- [Saved entries]
* * *

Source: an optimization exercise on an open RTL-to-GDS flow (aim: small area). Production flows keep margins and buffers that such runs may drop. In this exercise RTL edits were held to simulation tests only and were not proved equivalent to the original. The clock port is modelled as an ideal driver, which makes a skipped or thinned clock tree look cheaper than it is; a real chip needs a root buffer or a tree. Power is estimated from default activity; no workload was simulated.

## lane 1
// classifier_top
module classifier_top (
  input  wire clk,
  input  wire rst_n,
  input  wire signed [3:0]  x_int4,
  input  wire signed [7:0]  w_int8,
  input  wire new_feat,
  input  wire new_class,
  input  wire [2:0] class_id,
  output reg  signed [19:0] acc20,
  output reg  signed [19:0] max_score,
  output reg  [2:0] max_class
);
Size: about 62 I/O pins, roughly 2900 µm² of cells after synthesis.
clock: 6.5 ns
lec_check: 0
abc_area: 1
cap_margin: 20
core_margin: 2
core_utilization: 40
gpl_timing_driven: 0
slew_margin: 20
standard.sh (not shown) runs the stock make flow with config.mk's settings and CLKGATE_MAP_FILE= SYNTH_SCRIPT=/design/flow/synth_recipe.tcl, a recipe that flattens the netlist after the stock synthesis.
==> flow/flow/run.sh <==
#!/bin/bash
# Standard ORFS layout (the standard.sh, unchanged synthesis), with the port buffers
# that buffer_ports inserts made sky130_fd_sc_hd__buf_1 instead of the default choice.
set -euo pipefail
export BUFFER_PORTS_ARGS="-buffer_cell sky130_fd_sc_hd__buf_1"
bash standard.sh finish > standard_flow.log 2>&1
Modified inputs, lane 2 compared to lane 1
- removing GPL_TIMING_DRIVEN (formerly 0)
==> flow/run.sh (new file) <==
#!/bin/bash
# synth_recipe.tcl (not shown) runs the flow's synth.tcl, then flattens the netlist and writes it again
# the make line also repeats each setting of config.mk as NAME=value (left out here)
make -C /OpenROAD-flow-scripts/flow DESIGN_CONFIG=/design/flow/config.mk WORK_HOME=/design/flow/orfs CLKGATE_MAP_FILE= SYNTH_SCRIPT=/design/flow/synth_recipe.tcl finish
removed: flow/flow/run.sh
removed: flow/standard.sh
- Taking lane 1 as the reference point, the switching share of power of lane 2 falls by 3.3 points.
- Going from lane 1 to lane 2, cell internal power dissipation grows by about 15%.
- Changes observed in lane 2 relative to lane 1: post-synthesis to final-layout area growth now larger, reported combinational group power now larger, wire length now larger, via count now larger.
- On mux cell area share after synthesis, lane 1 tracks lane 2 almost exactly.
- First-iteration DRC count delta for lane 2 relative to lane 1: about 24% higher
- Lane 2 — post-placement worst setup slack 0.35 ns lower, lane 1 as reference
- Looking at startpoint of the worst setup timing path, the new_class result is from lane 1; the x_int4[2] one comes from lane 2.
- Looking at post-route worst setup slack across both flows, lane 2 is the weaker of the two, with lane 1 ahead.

* * *

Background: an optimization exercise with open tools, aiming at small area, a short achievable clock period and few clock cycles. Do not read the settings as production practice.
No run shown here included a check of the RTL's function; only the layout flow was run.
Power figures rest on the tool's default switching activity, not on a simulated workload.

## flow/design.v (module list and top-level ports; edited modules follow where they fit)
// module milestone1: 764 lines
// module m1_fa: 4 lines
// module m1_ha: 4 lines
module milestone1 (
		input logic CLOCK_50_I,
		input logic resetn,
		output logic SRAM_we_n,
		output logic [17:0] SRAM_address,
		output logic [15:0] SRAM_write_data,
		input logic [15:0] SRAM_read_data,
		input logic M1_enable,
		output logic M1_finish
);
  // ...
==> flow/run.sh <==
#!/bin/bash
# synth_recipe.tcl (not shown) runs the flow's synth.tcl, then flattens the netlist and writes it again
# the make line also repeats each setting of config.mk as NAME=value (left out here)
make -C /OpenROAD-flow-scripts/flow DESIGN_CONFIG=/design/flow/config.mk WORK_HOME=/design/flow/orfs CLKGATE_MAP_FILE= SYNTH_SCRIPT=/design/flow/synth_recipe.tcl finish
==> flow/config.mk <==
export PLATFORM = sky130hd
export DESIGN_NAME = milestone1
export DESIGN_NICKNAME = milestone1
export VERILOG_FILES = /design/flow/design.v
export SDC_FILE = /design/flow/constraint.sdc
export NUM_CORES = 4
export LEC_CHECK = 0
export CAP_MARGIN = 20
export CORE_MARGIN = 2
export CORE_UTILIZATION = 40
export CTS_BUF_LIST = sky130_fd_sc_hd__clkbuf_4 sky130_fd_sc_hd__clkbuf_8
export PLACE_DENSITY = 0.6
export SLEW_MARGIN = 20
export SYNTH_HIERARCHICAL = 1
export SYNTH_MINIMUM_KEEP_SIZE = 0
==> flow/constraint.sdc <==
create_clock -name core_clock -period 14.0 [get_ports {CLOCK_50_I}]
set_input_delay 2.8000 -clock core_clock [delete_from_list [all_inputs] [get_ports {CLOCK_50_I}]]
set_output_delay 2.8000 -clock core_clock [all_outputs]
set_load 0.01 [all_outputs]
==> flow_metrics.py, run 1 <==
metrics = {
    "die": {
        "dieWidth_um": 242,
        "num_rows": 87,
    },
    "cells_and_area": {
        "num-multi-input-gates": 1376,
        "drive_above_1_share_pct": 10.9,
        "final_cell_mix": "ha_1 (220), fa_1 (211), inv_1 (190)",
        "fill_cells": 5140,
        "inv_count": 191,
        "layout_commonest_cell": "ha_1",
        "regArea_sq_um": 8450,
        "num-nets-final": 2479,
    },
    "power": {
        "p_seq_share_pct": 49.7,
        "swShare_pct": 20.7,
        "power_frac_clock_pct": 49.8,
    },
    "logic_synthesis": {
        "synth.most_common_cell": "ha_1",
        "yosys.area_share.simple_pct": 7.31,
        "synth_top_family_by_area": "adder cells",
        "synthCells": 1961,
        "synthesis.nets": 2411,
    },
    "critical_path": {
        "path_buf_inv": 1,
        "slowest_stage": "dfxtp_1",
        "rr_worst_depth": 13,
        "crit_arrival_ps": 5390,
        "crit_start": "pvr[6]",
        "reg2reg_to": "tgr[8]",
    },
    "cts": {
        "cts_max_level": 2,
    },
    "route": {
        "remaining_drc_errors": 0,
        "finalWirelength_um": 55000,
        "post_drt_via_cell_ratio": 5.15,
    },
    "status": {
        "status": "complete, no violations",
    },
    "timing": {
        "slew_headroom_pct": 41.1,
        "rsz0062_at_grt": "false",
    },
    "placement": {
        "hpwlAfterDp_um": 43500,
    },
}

* * *

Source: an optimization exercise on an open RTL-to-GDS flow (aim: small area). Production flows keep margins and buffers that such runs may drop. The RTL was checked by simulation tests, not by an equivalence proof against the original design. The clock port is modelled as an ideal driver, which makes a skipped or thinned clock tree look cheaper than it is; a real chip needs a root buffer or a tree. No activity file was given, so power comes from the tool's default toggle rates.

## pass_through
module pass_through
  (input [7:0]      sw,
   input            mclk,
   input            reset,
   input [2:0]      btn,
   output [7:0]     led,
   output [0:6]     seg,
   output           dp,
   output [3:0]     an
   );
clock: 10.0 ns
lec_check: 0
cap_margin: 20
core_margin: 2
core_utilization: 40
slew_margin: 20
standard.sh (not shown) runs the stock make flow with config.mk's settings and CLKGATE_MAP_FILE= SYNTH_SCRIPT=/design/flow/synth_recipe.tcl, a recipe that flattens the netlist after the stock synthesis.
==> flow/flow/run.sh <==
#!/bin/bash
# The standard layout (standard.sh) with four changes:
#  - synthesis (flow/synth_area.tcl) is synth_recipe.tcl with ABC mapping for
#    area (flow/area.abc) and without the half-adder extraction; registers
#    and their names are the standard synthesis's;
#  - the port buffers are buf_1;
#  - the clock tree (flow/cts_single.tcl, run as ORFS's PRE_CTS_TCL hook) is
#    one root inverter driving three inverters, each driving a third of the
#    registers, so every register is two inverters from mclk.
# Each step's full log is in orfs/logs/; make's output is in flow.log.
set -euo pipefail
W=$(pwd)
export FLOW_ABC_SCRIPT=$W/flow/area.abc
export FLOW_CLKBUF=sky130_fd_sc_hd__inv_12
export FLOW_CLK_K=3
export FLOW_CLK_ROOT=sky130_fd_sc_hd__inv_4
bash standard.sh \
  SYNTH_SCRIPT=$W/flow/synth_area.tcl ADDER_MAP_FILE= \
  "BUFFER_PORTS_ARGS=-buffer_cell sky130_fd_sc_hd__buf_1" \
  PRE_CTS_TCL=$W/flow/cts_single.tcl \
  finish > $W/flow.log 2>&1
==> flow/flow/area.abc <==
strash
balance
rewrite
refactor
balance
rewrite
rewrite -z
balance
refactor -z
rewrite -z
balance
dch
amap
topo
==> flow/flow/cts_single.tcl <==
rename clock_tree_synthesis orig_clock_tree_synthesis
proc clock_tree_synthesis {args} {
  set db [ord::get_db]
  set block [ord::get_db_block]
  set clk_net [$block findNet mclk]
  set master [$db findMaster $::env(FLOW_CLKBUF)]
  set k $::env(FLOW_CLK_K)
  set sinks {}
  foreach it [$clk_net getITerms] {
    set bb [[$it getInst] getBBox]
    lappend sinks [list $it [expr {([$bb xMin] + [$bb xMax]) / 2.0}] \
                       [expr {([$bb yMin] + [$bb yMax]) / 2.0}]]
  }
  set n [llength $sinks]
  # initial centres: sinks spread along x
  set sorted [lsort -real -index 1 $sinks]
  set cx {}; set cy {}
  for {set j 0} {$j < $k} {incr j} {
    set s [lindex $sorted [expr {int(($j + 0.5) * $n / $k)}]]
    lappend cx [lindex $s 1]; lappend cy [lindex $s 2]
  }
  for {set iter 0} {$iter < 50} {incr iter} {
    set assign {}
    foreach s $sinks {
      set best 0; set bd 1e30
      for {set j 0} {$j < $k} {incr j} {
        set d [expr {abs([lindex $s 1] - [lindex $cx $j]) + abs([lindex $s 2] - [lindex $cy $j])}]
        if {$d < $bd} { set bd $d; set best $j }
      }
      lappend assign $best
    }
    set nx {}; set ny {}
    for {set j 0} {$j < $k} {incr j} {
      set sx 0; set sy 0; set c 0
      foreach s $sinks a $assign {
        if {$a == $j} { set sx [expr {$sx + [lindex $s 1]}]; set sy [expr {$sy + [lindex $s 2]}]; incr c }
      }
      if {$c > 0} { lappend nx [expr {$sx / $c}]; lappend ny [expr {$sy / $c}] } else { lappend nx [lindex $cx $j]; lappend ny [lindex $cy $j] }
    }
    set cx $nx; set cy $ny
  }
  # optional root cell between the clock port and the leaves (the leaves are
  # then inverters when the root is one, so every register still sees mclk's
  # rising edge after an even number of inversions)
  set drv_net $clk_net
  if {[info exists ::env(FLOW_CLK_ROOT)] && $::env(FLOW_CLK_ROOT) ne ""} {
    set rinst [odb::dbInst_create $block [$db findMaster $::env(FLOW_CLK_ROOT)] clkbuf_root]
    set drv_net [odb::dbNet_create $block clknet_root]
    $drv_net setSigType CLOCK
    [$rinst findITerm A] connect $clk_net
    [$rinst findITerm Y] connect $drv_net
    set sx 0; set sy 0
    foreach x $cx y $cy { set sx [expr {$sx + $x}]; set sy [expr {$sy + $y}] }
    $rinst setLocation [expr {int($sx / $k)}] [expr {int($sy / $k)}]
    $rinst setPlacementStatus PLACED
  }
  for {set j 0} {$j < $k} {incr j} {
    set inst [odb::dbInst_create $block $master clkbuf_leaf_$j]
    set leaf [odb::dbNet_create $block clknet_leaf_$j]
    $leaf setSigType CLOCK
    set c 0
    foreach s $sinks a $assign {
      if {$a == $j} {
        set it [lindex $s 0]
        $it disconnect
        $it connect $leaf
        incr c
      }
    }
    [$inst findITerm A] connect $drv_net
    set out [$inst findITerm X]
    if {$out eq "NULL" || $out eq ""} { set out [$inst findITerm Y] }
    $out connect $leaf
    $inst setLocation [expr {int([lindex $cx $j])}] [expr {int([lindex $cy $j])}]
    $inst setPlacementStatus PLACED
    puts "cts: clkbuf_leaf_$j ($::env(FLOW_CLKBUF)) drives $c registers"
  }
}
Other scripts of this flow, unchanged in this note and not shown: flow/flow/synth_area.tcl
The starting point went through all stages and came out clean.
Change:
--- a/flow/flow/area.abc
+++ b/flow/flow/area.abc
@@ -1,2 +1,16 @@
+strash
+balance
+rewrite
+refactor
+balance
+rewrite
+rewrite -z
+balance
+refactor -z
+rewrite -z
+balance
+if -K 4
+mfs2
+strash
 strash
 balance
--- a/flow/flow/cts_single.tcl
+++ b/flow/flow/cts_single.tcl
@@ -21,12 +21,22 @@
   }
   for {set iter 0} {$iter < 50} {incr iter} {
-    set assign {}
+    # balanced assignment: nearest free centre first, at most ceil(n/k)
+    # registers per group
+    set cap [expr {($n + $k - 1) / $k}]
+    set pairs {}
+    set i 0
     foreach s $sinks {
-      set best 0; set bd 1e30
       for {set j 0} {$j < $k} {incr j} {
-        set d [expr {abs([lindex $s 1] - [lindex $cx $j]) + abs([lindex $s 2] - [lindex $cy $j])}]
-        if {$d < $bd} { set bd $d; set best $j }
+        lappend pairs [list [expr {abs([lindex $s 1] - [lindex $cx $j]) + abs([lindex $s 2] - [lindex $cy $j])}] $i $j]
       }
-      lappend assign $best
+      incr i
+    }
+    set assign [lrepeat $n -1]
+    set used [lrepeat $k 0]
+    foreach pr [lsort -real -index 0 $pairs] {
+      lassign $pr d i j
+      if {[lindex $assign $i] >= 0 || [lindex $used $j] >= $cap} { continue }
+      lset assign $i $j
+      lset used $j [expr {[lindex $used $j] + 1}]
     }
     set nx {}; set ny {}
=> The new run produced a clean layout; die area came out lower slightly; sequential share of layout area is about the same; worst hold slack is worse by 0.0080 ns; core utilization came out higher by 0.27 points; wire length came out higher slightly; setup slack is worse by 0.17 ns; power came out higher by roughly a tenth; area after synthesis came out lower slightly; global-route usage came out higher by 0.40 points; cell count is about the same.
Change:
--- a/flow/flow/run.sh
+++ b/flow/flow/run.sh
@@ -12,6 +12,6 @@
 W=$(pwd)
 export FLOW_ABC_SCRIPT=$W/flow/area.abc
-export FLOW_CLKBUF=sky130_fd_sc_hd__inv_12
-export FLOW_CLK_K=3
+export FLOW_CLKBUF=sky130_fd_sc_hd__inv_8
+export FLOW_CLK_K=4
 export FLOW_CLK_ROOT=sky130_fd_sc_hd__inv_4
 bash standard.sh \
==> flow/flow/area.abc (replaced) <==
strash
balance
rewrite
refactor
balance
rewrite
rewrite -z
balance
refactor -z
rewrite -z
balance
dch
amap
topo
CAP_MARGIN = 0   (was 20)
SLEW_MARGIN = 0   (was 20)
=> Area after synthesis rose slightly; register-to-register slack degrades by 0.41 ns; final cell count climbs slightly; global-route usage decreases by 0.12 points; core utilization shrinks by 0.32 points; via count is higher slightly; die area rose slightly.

* * *

- [Brief]
Check each line of the data above for the word "block" and say how many lines have it. Give the number alone.

- [Result of this exercise]
6